I live in a town flush with good beer, and a post-work wine or whiskey has been a daily staple for years. I used to own a bar/music venue, and I still enjoy some perks (read: free cover/drinks) at that establishment. I have a grip of friends who work at my favorite local breweries offering up suds on a spring daily. The thread with my struggles? It’s all social. Now, I’m not about to live in a cave in order to eat like a caveman, but the social behavior is hard to change. And I miss it. I have 5 weeks before I’m in a new town in a new state, and a great big part of me feels like I’m missing out on a few final opportunities to take advantage of my friends and the city culture I’ve been involved with for the past 13 years. Is the removal of alcohol good for me? Yes, and I’m aware it’s temporary. Is it hard for me? Yes, and the fact that it’s temporary doesn’t ease the struggle.

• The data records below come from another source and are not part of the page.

File: config.mk
export PLATFORM = sky130hd
export DESIGN_NAME = polyline_segment_splitter
export DESIGN_NICKNAME = d
export VERILOG_FILES = /design/src/sv/pss_pkg.sv /design/src/sv/pss_divider.sv /design/src/sv/pss_sqrt.sv /design/src/sv/polyline_segment_splitter.sv
export SDC_FILE = /design/constraint.sdc
export NUM_CORES = 2
export LEC_CHECK = 0
export ABC_AREA = 1
export BUFFER_PORTS_ARGS = -buffer_cell sky130_fd_sc_hd__buf_2
export CORE_MARGIN = 2
export CORE_UTILIZATION = 45
export DETAILED_ROUTE_END_ITERATION = 12
export MAX_ROUTING_LAYER = met4
export PLACE_DENSITY_LB_ADDON = 0.08
export SYNTH_ARGS = -nofsm -noshare
export SYNTH_HDL_FRONTEND = slang
export SYNTH_SLANG_ARGS = --single-unit
File: constraint.sdc
create_clock -name i_clk -period 13.05 [get_ports i_clk]
set_clock_uncertainty 0.05 [all_clocks]
set_input_delay 1.305 -clock i_clk [delete_from_list [all_inputs] [get_ports i_clk]]
set_output_delay 1.305 -clock i_clk [all_outputs]
set_load 0.03 [all_outputs]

I’m also tired of explaining myself to people, but admittedly this is my own fault. Whereas I should just say, “No thanks, I’m good” or “I’m driving” or whatever, I seem to start off with “I can’t.” And when I’m asked why, I inevitably start talking about it. Now that I’m being reflective, I think I’m actually guilty of some douchiness here. Maybe I have been wanting people to ask, just so I can talk about it. Hmmm, gonna have to put some thought/work into that one. This issue in particular is easy, though. I’ll just change my response.

Regardless, it’s never going to be the right time. And I’ll never suggest someone else go through this experience without having done it myself. That alone will carry me through the next two weeks when I hit those low points, which I surely will. Hopefully at the end of it, I’ll have some better insights to share about the experience with others, or at the very least a better understanding of what’s important to me and how I can best integrate those things into my life without sacrificing as much overall health/performance.